Still, it’s going to be a hard sell in Idaho for anyone with a “D” after their name, no matter how many old-guard Republican leaders line up behind him.

Strong, moderate Democratic candidates facing weaker Republican opponents haven’t been able to crack that nut over the past 20 years. I’m thinking about Democrats Cindy Wilson and Jana Jones losing to Sherri Ybarra for superintendent of public instruction, and Kristin Collum losing to Janice McGeachin in 2018 for lieutenant governor.

Republicans hold a more than 4-1 advantage over registered Democrats (575,000 Republicans compared with 129,000 Democrats). There are still 274,000 unaffiliated voters, but that’s still not enough to counterbalance Republican voters. In the 2020 election, 554,119 Idahoans voted for Donald Trump, or 64% of the total, while 287,021, or 33%, voted for Joe Biden.

Still, A.J. Balukoff, a moderate Democrat who received 39% of the vote in 2014 gubernatorial campaign against incumbent Republican Butch Otter, expressed optimism.

“Tom is a viable candidate because he is moderate, middle of the road and will appeal to both moderate Democrats and moderate Republicans,” Balukoff told me at Arkoosh’s announcement Tuesday. “I think most people in the state are really tired of the extreme partisanship that we’ve been seeing in our state. A lot of us believe that some of these statewide offices, like attorney general, should be a nonpartisan office. I think if that message gets across, and Tom’s opponent is obviously part of the extreme element in our state. People in this state are ready to be moderate and reasonable.”

Arkoosh won’t be facing a popular incumbent, like Balukoff did.

But Labrador has name recognition, and he’ll likely be well-funded. The Club for Growth PAC spent $281,996 on broadcast advertisements attacking Wasden, according to the Idaho Capital Sun.

Labrador received 140,585 votes in the primary, or 52% of the vote, to Wasden’s 104,000 votes, or 38%, even with third candidate Art Macomber 11% taking away from Labrador’s anti-Wasden vote total. Labrador received the second-highest vote total of all Republicans with opponents in the Republican primary, behind only Gov. Brad Little’s landslide in his race.
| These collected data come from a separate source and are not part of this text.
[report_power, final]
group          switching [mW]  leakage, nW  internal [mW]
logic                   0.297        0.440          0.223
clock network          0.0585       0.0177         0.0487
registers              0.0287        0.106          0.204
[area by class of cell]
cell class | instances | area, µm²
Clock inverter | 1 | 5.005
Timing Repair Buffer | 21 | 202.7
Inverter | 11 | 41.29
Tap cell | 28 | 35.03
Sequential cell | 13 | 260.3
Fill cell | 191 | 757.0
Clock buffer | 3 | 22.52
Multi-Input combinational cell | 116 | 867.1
As Arkoosh pointed out to me, “many of the other extremists lost” in the Republican closed primary, which is a limited snapshot of the overall voters who will cast ballots in November.

“The Republican Party is fractured,” Arkoosh told me afterwards. “And my opponent represents the extreme in that party. And I’m counting on getting Republicans who want an attorney general invested not in extremism but in the rule of law to vote for me.”

Will those anti-extremist Republican voters cast their votes for Arkoosh in enough numbers to join unaffiliated and Democratic voters to push Arkoosh over the finish line?

It’s a tall order.

But Ysursa hopes more Republicans will take his view of this race.

“Being a lifelong Republican, it’s not easy to endorse a Democrat attorney general candidate,” Ysursa said. “But the rule of law is under attack, constant attack, both at the national level and the state level. ... Idahoans deserve and expect in their attorney general a good lawyer, not a good politician.”